■ PROBLEM REQUIREMENTS: Records appear below. Give all of them again, exactly.

(Saved entries)

Context: an optimization exercise on an open-source flow, tuned for small area, a short achievable clock period and few clock cycles per item. The choices shown serve that exercise and are no tape-out recipe.
The RTL was checked by simulation tests, not by an equivalence proof against the original design.
Power figures rest on the tool's default switching activity, not on a simulated workload.

Design sparse_conv_top, start of the top module:
module sparse_conv_top #(
	parameter int MUL_TERMS = 3
) (
	input  logic             clk,
	input  logic             rst_n,
	input  logic             wb_cyc_i,
	input  logic             wb_stb_i,
	input  logic             wb_we_i,
	input  conv_pkg::waddr_t wb_adr_i,
	input  conv_pkg::word_t  wb_dat_i,
	output conv_pkg::word_t  wb_dat_o,
	output logic             wb_ack_o
);
Settings: LEC_CHECK=0, CAP_MARGIN=5, CELL_PAD_IN_SITES_DETAIL_PLACEMENT=1, CELL_PAD_IN_SITES_GLOBAL_PLACEMENT=2, CORE_MARGIN=2, CORE_UTILIZATION=40, CTS_CLUSTER_DIAMETER=80, CTS_CLUSTER_SIZE=20, PLACE_DENSITY=0.55, SLEW_MARGIN=5; clock period 22.0 ns.
standard.sh (not shown) runs the stock make flow with config.mk's settings and CLKGATE_MAP_FILE= SYNTH_SCRIPT=/design/flow/synth_recipe.tcl, a recipe that flattens the netlist after the stock synthesis.
==> flow/flow/run.sh <==
#!/bin/bash
# The standard layout (standard.sh: the standard flow's synthesis and ORFS flow), with
# repair_timing aiming for extra setup slack and free to resize cells across
# footprints, so the layout is optimised for a shorter achieved period. The
# clock period and the constraints are the design's.
set -euo pipefail
read -r -a EXTRA < flow/extra.txt
bash standard.sh "${EXTRA[@]}" finish > standard_flow.log 2>&1
==> flow/flow/extra.txt <==
SETUP_SLACK_MARGIN=16.5 MATCH_CELL_FOOTPRINT=0
Testbench counts at the start, summed over its fixed seeds: cycles 18,588, items 384.
What follows belongs to an exercise in optimizing a design on an open flow for a short achievable clock period and few clock cycles; a production flow would make more cautious choices.
Only simulation tests tie the RTL to the original design; equivalence was not proved.

==> inputs of raven <==
==> flow/design.v <==
package pipePkg;
	localparam int DATA_W     = 16;
	localparam int REG_IDX_W  = 4;
	localparam int NREG       = 16;
	localparam int IMEM_DEPTH = 64;
	localparam int OFF_W      = 10;
	localparam int OP_MOV  = 31;
	localparam int OP_SUB3 = 30;
	localparam int OP_ADD4 = 29;
	localparam int OP_ADD1 = 28;
	localparam int RA_LSB  = 4;
	localparam int XA_LSB  = 0;
	localparam int CW_W = 11;
	typedef logic [DATA_W-1:0] dataT;
	typedef logic [OFF_W-1:0]  offT;
endpackage
Background: an optimization exercise with open tools, aiming at small area, a short achievable clock period and few clock cycles per item. Do not read the settings as production practice. The RTL was checked by simulation tests, not by an equivalence proof against the original design. Power figures rest on the tool's default switching activity, not on a simulated workload.

## flow/config.mk

```make
export PLATFORM = sky130hd
export DESIGN_NAME = chip8_instruction_execute_top
export DESIGN_NICKNAME = chip8_instruction_execute_top
export VERILOG_FILES = /design/flow/design.v
export SDC_FILE = /design/flow/constraint.sdc
export NUM_CORES = 4
export LEC_CHECK = 0
export ABC_AREA = 1
export ABC_CLOCK_PERIOD_IN_PS = 2500
export CAP_MARGIN = 0
export CORE_MARGIN = 2
export CORE_UTILIZATION = 55
export CTS_CLUSTER_DIAMETER = 100
export CTS_CLUSTER_SIZE = 25
export SETUP_SLACK_MARGIN = 4.5
export SLEW_MARGIN = 0
export TNS_END_PERCENT = 20
```

## flow/constraint.sdc

```tcl
create_clock -name core_clock -period 7.0 [get_ports {aclk}]
set_input_delay 1.4000 -clock core_clock [delete_from_list [all_inputs] [get_ports {aclk}]]
set_output_delay 1.4000 -clock core_clock [all_outputs]
set_load 0.01 [all_outputs]
```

■ SOLUTION FOR THIS PROBLEM:
Context: an optimization exercise on an open-source flow, tuned for small area, a short achievable clock period and few clock cycles per item. The choices shown serve that exercise and are no tape-out recipe.
The RTL was checked by simulation tests, not by an equivalence proof against the original design.
Power figures rest on the tool's default switching activity, not on a simulated workload.

Design sparse_conv_top, start of the top module:
module sparse_conv_top #(
	parameter int MUL_TERMS = 3
) (
	input  logic             clk,
	input  logic             rst_n,
	input  logic             wb_cyc_i,
	input  logic             wb_stb_i,
	input  logic             wb_we_i,
	input  conv_pkg::waddr_t wb_adr_i,
	input  conv_pkg::word_t  wb_dat_i,
	output conv_pkg::word_t  wb_dat_o,
	output logic             wb_ack_o
);
Settings: LEC_CHECK=0, CAP_MARGIN=5, CELL_PAD_IN_SITES_DETAIL_PLACEMENT=1, CELL_PAD_IN_SITES_GLOBAL_PLACEMENT=2, CORE_MARGIN=2, CORE_UTILIZATION=40, CTS_CLUSTER_DIAMETER=80, CTS_CLUSTER_SIZE=20, PLACE_DENSITY=0.55, SLEW_MARGIN=5; clock period 22.0 ns.
standard.sh (not shown) runs the stock make flow with config.mk's settings and CLKGATE_MAP_FILE= SYNTH_SCRIPT=/design/flow/synth_recipe.tcl, a recipe that flattens the netlist after the stock synthesis.
==> flow/flow/run.sh <==
#!/bin/bash
# The standard layout (standard.sh: the standard flow's synthesis and ORFS flow), with
# repair_timing aiming for extra setup slack and free to resize cells across
# footprints, so the layout is optimised for a shorter achieved period. The
# clock period and the constraints are the design's.
set -euo pipefail
read -r -a EXTRA < flow/extra.txt
bash standard.sh "${EXTRA[@]}" finish > standard_flow.log 2>&1
==> flow/flow/extra.txt <==
SETUP_SLACK_MARGIN=16.5 MATCH_CELL_FOOTPRINT=0
Testbench counts at the start, summed over its fixed seeds: cycles 18,588, items 384.
What follows belongs to an exercise in optimizing a design on an open flow for a short achievable clock period and few clock cycles; a production flow would make more cautious choices.
Only simulation tests tie the RTL to the original design; equivalence was not proved.

==> inputs of raven <==
==> flow/design.v <==
package pipePkg;
	localparam int DATA_W     = 16;
	localparam int REG_IDX_W  = 4;
	localparam int NREG       = 16;
	localparam int IMEM_DEPTH = 64;
	localparam int OFF_W      = 10;
	localparam int OP_MOV  = 31;
	localparam int OP_SUB3 = 30;
	localparam int OP_ADD4 = 29;
	localparam int OP_ADD1 = 28;
	localparam int RA_LSB  = 4;
	localparam int XA_LSB  = 0;
	localparam int CW_W = 11;
	typedef logic [DATA_W-1:0] dataT;
	typedef logic [OFF_W-1:0]  offT;
endpackage
Background: an optimization exercise with open tools, aiming at small area, a short achievable clock period and few clock cycles per item. Do not read the settings as production practice. The RTL was checked by simulation tests, not by an equivalence proof against the original design. Power figures rest on the tool's default switching activity, not on a simulated workload.

## flow/config.mk

```make
export PLATFORM = sky130hd
export DESIGN_NAME = chip8_instruction_execute_top
export DESIGN_NICKNAME = chip8_instruction_execute_top
export VERILOG_FILES = /design/flow/design.v
export SDC_FILE = /design/flow/constraint.sdc
export NUM_CORES = 4
export LEC_CHECK = 0
export ABC_AREA = 1
export ABC_CLOCK_PERIOD_IN_PS = 2500
export CAP_MARGIN = 0
export CORE_MARGIN = 2
export CORE_UTILIZATION = 55
export CTS_CLUSTER_DIAMETER = 100
export CTS_CLUSTER_SIZE = 25
export SETUP_SLACK_MARGIN = 4.5
export SLEW_MARGIN = 0
export TNS_END_PERCENT = 20
```

## flow/constraint.sdc

```tcl
create_clock -name core_clock -period 7.0 [get_ports {aclk}]
set_input_delay 1.4000 -clock core_clock [delete_from_list [all_inputs] [get_ports {aclk}]]
set_output_delay 1.4000 -clock core_clock [all_outputs]
set_load 0.01 [all_outputs]
```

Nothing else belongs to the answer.